Motor Age and PTEN are committed to supporting young technicians in the automotive aftermarket and we want to shine a spotlight on those who are paving a successful path in the industry. This is part of a monthly series to showcase the best young talent in our industry.
Hazem Tuqan has been around cars his entire life. From following along at his father’s heels as he worked in his autobody shop, Best Car Care in Baton Rouge, Louisiana, to eventually heading off to automotive school after leaving his career as a biomedical technician, Hazem feels like he’s always been destined to work in the industry.
At the center of each of the young technician's answers and stories is the man who raised him.
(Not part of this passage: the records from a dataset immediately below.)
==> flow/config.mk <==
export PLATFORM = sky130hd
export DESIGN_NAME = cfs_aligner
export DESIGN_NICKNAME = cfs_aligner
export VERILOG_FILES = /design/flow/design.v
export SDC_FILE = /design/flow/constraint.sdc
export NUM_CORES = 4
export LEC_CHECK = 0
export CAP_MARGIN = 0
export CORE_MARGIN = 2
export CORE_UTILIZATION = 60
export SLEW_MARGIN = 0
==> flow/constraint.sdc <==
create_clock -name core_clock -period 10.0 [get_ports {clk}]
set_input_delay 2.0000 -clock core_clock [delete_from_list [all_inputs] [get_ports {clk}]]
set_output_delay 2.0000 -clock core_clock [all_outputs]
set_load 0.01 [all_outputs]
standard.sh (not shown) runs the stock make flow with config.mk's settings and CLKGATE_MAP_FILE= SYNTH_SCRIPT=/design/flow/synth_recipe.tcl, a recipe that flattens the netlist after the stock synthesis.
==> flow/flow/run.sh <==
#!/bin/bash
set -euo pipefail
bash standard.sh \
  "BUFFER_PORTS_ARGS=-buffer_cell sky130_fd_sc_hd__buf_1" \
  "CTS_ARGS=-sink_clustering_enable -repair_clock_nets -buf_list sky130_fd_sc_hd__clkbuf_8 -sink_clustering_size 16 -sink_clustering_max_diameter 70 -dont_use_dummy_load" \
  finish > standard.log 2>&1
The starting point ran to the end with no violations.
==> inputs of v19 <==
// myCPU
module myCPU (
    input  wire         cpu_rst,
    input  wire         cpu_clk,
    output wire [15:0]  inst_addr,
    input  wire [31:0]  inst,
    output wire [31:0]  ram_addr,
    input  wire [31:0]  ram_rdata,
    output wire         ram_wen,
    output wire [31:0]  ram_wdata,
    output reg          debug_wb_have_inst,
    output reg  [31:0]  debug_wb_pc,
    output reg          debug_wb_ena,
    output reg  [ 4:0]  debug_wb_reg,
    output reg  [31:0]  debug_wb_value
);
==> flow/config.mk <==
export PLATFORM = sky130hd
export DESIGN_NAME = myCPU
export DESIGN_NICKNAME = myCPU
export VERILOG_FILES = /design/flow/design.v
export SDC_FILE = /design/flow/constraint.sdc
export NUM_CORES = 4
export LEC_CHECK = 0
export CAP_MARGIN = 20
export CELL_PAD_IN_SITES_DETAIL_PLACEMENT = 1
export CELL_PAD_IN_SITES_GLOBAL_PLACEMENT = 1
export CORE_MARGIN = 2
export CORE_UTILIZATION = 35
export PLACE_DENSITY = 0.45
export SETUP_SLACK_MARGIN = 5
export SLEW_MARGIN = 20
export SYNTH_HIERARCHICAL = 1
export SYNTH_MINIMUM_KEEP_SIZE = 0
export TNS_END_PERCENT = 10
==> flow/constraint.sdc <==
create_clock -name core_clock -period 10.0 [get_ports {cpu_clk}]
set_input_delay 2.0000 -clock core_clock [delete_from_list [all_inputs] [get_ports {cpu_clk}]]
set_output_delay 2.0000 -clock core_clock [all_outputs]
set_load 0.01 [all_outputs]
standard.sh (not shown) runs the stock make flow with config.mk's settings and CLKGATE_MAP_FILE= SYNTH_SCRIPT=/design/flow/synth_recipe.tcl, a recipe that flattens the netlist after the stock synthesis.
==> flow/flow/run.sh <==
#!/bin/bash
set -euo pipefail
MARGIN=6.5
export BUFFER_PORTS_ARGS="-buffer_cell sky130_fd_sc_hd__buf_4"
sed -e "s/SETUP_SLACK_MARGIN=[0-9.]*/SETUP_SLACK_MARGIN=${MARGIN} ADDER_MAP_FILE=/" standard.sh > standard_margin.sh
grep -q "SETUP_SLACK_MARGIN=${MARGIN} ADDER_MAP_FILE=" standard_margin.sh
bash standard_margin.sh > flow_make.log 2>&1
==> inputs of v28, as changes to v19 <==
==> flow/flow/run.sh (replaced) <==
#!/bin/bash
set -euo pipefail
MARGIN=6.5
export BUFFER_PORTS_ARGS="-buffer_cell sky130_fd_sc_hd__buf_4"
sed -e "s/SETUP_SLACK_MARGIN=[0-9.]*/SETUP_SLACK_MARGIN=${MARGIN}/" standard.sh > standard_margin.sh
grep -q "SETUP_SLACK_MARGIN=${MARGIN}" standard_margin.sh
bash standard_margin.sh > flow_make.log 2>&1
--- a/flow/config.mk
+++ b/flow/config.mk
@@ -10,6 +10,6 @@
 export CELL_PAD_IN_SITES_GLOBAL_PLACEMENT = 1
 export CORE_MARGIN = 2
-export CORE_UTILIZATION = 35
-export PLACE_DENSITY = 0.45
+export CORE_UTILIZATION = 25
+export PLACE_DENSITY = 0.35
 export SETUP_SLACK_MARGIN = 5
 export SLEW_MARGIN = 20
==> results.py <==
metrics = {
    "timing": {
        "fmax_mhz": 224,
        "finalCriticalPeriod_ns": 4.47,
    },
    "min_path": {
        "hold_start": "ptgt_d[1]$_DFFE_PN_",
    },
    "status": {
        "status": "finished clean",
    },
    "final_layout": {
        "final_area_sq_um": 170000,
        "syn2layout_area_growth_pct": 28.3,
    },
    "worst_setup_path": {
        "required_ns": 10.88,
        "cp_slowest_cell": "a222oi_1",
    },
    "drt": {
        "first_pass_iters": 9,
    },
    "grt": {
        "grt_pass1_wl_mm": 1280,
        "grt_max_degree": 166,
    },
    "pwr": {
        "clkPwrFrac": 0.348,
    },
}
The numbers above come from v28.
From an optimization exercise on the open Yosys and OpenROAD flow, aimed at small area and a short achievable clock period; shortcuts taken in it are not production practice.
In this exercise RTL edits were held to simulation tests only and were not proved equivalent to the original.

==> flow/design.v <==
module signextend(input [15:0] in, output [31:0] out);
    assign out = {{16{in[15]}}, in};
endmodule
module d_flip_flop (
    input wire d,
    input wire clk,
    input wire rst,
    output reg q
);
    always @(posedge clk or posedge rst) begin
        if (rst) q <= 1'b0;
        else q <= d;
    end
endmodule
module register32 (
    input wire [31:0] d,
    input wire clk,
    input wire rst,
    output wire [31:0] q
);
    genvar i;
    generate
        for (i = 0; i < 32; i = i + 1) begin : gen_reg
            d_flip_flop dff (
                .d(d[i]),
                .clk(clk),
                .rst(rst),
                .q(q[i])
            );
        end
    endgenerate
endmodule
module instruction_memory (
    input wire load_memory,
    input wire [31:0] instr_mem_input,
    input wire [7:0] mem_addr_select,
    input wire [7:0] pc_output,
    input wire clk,
    input wire inst_reset,
    output wire [31:0] instr
);
    reg [31:0] instr_mem_q [63:0];
    integer i;
    always @(posedge clk or posedge inst_reset) begin
        if (inst_reset) begin
            for (i = 0; i < 64; i = i + 1)
                instr_mem_q[i] <= 32'b0;
        end
        else if (load_memory) begin
            instr_mem_q[mem_addr_select[5:0]] <= instr_mem_input;
        end
    end
    assign instr = instr_mem_q[pc_output[5:0]];
endmodule
module data_memory (
    input wire load_memory,
    input wire [31:0] data_mem_input,
    input wire [7:0] mem_addr_select,
    input wire [31:0] ALUresult,
    input wire [31:0] write_data,
    input wire clk,
    input wire data_reset,
    output wire [31:0] data,
    input wire Memwrite,
    input wire Memread
);
    reg [31:0] data_mem_q [63:0];
    integer i;
    always @(posedge clk or posedge data_reset) begin
        if (data_reset) begin
            for (i = 0; i < 64; i = i + 1)
                data_mem_q[i] <= 32'b0;
        end
        else if (load_memory) begin
            data_mem_q[mem_addr_select[5:0]] <= data_mem_input;
        end
        else if (Memwrite) begin
            data_mem_q[ALUresult[5:0]] <= write_data;
        end
    end
    assign data = Memread ? data_mem_q[ALUresult[5:0]] : 32'b0;
endmodule
module register_file (
    input wire reg_write,
    input wire [4:0] read_reg_no_1,
    input wire [4:0] read_reg_no_2,
    input wire [4:0] write_reg_no,
    input wire [31:0] write_data,
    output wire [31:0] read_data_1,
    output wire [31:0] read_data_2,
    input wire clk,
    input wire jal,
    input wire [7:0] pc_output,
    input wire reg_file_reset
);
    wire [31:0] reg_q [31:0];
    assign reg_q[0] = 32'b0;  
    genvar i;
    generate
        for (i = 1; i < 32; i = i + 1) begin : reg_file_gen 
            wire [31:0] d_in;
            assign d_in = (i==5'b11111)&&(jal==1'b1) ? pc_output : (reg_file_reset)          ? 32'b0 :
                         (reg_write && (write_reg_no == i)) ? write_data : reg_q[i];
            register32 reg32 (
                .d(d_in),
                .clk(clk),
                .rst(reg_file_reset),
                .q(reg_q[i])
            );
        end
    endgenerate
    assign read_data_1 = (read_reg_no_1 == 0) ? 32'b0 : reg_q[read_reg_no_1];
    assign read_data_2 = (read_reg_no_2 == 0) ? 32'b0 : reg_q[read_reg_no_2];
endmodule
module alu_i (
    input wire a,
    input wire b,
    input wire less,     
    input wire [3:0] alu_control_out,
    input wire carry_in,
    output wire result,
    output wire carry_out
);
    wire b_invert, sum, and_out, or_out;
    assign b_invert = (alu_control_out == 4'b0110 || alu_control_out == 4'b0111);  
    wire b_mux = b_invert ? ~b : b;
    assign and_out = a & b;
    assign or_out = a | b;
    assign sum = a ^ b_mux ^ carry_in;
    assign carry_out = (a & b_mux) | (a & carry_in) | (b_mux & carry_in);
    assign result = (alu_control_out == 4'b0000) ? and_out :
                    (alu_control_out == 4'b0001) ? or_out  :
                    (alu_control_out == 4'b0010 || alu_control_out == 4'b0110) ? sum :
                    (alu_control_out == 4'b0111) ? less :
                    (alu_control_out == 4'b1100) ? ~(a | b) :
                    1'b0;
endmodule
module alu_msb (
    input wire a,
    input wire b,
    input wire [3:0] alu_control_out,
    input wire carry_in,
    input wire less,          
    output wire result,
    output wire carry_out,
    output wire set,          
    output wire overflow
);
    wire b_invert = (alu_control_out == 4'b0110 || alu_control_out == 4'b0111);
    wire b_mux = b_invert ? ~b : b;
    wire sum = a ^ b_mux ^ carry_in;
    assign carry_out = (a & b_mux) | (a & carry_in) | (b_mux & carry_in);
    assign overflow = carry_in ^ carry_out;
    assign set = sum;
    assign result = (alu_control_out == 4'b0000) ? (a & b) :
                    (alu_control_out == 4'b0001) ? (a | b) :
                    (alu_control_out == 4'b0010 || alu_control_out == 4'b0110) ? sum :
                    (alu_control_out == 4'b0111) ? less :
                    (alu_control_out == 4'b1100) ? ~(a | b) :
                    1'b0;
endmodule
module alu (
    input wire [31:0] a,
    input wire [31:0] b,
    input wire [3:0] alu_control_out,
    output wire zero,
    output wire [31:0] result,
    output wire overflow
);
    wire [31:0] carry;
    wire [31:0] r;
    wire set;
    genvar i;
    generate
        for (i = 0; i < 31; i = i + 1) begin : alu_bits
            if (i == 0) begin
                alu_i alu_bit (
                    .a(a[i]),
                    .b(b[i]),
                    .less(set), 
                    .alu_control_out(alu_control_out),
                    .carry_in((alu_control_out == 4'b0110 || alu_control_out == 4'b0111) ? 1'b1 : (alu_control_out == 4'b0010) ? 1'b0 : 1'b0),
                    .result(r[i]),
                    .carry_out(carry[i])
                );
            end else begin
                alu_i alu_bit (
                    .a(a[i]),
                    .b(b[i]),
                    .less(1'b0),
                    .alu_control_out(alu_control_out),
                    .carry_in(carry[i-1]),
                    .result(r[i]),
                    .carry_out(carry[i])
                );
            end
        end
    endgenerate
    alu_msb alu_bit31 (
        .a(a[31]),
        .b(b[31]),
        .alu_control_out(alu_control_out),
        .carry_in(carry[30]),
        .less(1'b0),
        .result(r[31]),
        .carry_out(),
        .set(set),
        .overflow(overflow)
    );
    assign result = r;
    assign zero = ~|result; 
endmodule
module control(
    input wire [5:0] opcode,
    output wire RegDst,
    output wire ALUSrc,
    output wire MemtoReg,
    output wire reg_write,
    output wire Memread,
    output wire Memwrite,
    output wire branch,
    output wire [1:0] ALUop,
    output wire Jump,
    output wire jal
);
    assign RegDst   = (opcode == 6'b000000) ? 1'b1 : 1'b0;
    assign ALUSrc   = (opcode == 6'b100011 || opcode == 6'b101011) ? 1'b1 : 1'b0;
    assign MemtoReg = (opcode == 6'b100011) ? 1'b1 : 1'b0;
    assign reg_write= (opcode == 6'b000000 || opcode == 6'b100011) ? 1'b1 : 1'b0;
    assign Memread  = (opcode == 6'b100011) ? 1'b1 : 1'b0;
    assign Memwrite = (opcode == 6'b101011) ? 1'b1 : 1'b0;
    assign branch   = (opcode == 6'b000100) ? 1'b1 : 1'b0;
    assign ALUop    = (opcode == 6'b000000) ? 2'b10 :
                      (opcode == 6'b000100) ? 2'b01 :
                      2'b00;
    assign Jump=(opcode == 6'b000010) ? 1'b1 : 1'b0;
    assign jal=(opcode==6'b000011) ? 1'b1 :1'b0;
endmodule
module alucontrol(
    input wire [5:0] instr_last_6,
    input wire [1:0] ALUop,
    output wire [3:0] alu_control_out
);
    assign alu_control_out = (ALUop == 2'b00) ? 4'b0010 :
                             (ALUop == 2'b01) ? 4'b0110 :
                             (instr_last_6 == 6'b100000) ? 4'b0010 :  
                             (instr_last_6 == 6'b100010) ? 4'b0110 :  
                             (instr_last_6 == 6'b100100) ? 4'b0000 :  
                             (instr_last_6 == 6'b100101) ? 4'b0001 :  
                             (instr_last_6 == 6'b101010) ? 4'b0111 :  
                             4'b0000; 
endmodule
module program_counter(
    input wire pc_select_line,
    input wire [7:0] pc_input_0,
    input wire [7:0] pc_input_1,
    input wire Jump,
    input wire jal,
    input wire [7:0] pc_input_2,
    input wire clk,
    input wire rst,
    output reg [7:0] pc_output
);
    always @(posedge clk or posedge rst) begin
        if (rst) begin
            pc_output <= 8'b0;  
        end
        else begin
            pc_output <= (Jump | jal ) ? pc_input_2 : pc_select_line ? pc_input_1 : pc_input_0;
        end
    end
endmodule
module full_adder_8bit (
    input  [7:0] a,
    input  [7:0] b,
    input  cin,
    output [7:0] sum,
    output  cout
);
    wire [7:0] carry;
    assign sum[0]   = a[0] ^ b[0] ^ cin;
    assign carry[0] = (a[0] & b[0]) | (a[0] & cin) | (b[0] & cin);
    genvar i;
    generate
        for (i = 1; i < 8; i = i + 1) begin : adder_bits
            assign sum[i]   = a[i] ^ b[i] ^ carry[i-1];
            assign carry[i] = (a[i] & b[i]) | (a[i] & carry[i-1]) | (b[i] & carry[i-1]);
        end
    endgenerate
    assign cout = carry[7];
endmodule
Whenever Tuqan had time off from school, he was there at his dad’s side, asking questions of the technicians despite his own nervousness around the cars.
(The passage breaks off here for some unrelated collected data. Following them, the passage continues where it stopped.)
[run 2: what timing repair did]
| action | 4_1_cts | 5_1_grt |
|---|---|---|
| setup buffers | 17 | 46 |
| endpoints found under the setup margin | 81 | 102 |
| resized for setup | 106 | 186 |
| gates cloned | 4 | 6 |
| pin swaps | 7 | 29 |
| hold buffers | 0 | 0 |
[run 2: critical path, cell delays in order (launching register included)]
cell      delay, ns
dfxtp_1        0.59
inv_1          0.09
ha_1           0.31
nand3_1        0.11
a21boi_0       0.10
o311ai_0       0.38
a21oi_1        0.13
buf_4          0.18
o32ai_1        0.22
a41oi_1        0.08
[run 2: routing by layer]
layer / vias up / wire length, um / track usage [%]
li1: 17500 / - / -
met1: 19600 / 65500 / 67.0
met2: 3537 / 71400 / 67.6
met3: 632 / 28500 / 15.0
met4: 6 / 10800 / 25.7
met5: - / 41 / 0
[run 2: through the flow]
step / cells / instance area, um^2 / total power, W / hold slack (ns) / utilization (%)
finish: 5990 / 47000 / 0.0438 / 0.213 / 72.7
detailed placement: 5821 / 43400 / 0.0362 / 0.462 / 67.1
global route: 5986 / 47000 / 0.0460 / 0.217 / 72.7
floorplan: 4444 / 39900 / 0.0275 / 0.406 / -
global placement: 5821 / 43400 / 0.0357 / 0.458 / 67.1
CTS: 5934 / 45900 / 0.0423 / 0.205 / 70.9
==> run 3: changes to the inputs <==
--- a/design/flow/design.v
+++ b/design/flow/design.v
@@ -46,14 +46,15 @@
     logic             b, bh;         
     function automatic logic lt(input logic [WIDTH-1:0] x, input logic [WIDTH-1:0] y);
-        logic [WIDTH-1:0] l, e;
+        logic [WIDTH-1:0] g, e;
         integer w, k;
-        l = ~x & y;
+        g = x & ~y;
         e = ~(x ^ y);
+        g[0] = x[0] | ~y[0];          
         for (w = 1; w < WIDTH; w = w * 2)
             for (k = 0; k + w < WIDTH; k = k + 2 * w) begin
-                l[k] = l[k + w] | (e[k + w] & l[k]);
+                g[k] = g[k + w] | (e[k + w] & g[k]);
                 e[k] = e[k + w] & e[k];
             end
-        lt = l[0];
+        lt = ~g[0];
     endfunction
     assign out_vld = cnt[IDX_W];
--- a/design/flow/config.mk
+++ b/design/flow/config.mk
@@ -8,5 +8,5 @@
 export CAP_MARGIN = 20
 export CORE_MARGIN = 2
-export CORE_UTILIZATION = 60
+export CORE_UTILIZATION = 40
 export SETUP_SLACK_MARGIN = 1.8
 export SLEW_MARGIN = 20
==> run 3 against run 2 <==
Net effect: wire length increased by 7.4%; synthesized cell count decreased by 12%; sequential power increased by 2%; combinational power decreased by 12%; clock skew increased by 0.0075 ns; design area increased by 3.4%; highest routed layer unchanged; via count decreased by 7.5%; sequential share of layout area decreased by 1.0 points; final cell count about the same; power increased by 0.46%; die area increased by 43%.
When his father left for Jordan for a family emergency, Tuqan took over for him for two weeks and fell even more in love with the shop environment. Upon his father's return, Tuqan told him there was no other job for him, he wanted to work at the shop fixing cars.
With the knowledge that he would go through automotive school and get his technician degree, Tuqan began the process of climbing his way up to where he is now. Now, with automotive school and years of experience under his belt, Tuqan has donned many hats during his time in the automotive industry.
Tuqan manages to balance both family and work, remaining successful in raising his son and keeping the shop up to date with the newest programs. He's taken a special interest in helping the younger members of his team to become better technicians.
Tuqan, for all of his accomplishments and hard work, made it into the top ten candidates for the second annual PTEN and Motor Age Best Young Tech Award.
Motor Age and PTEN sat down with the young technician to learn more about him and his story.
What is the best piece of advice you’ve received in your career?
"Be honest and treat everyone equally." That I learned from my father. My father was actually a mechanic in the automotive industry. He owned his shop for 40-plus years and recently passed away.
What is your dream car?
A '76 Chevy Corvette. I like all older Chevy models, but that one's the top one.
What is the most random item in your toolbox?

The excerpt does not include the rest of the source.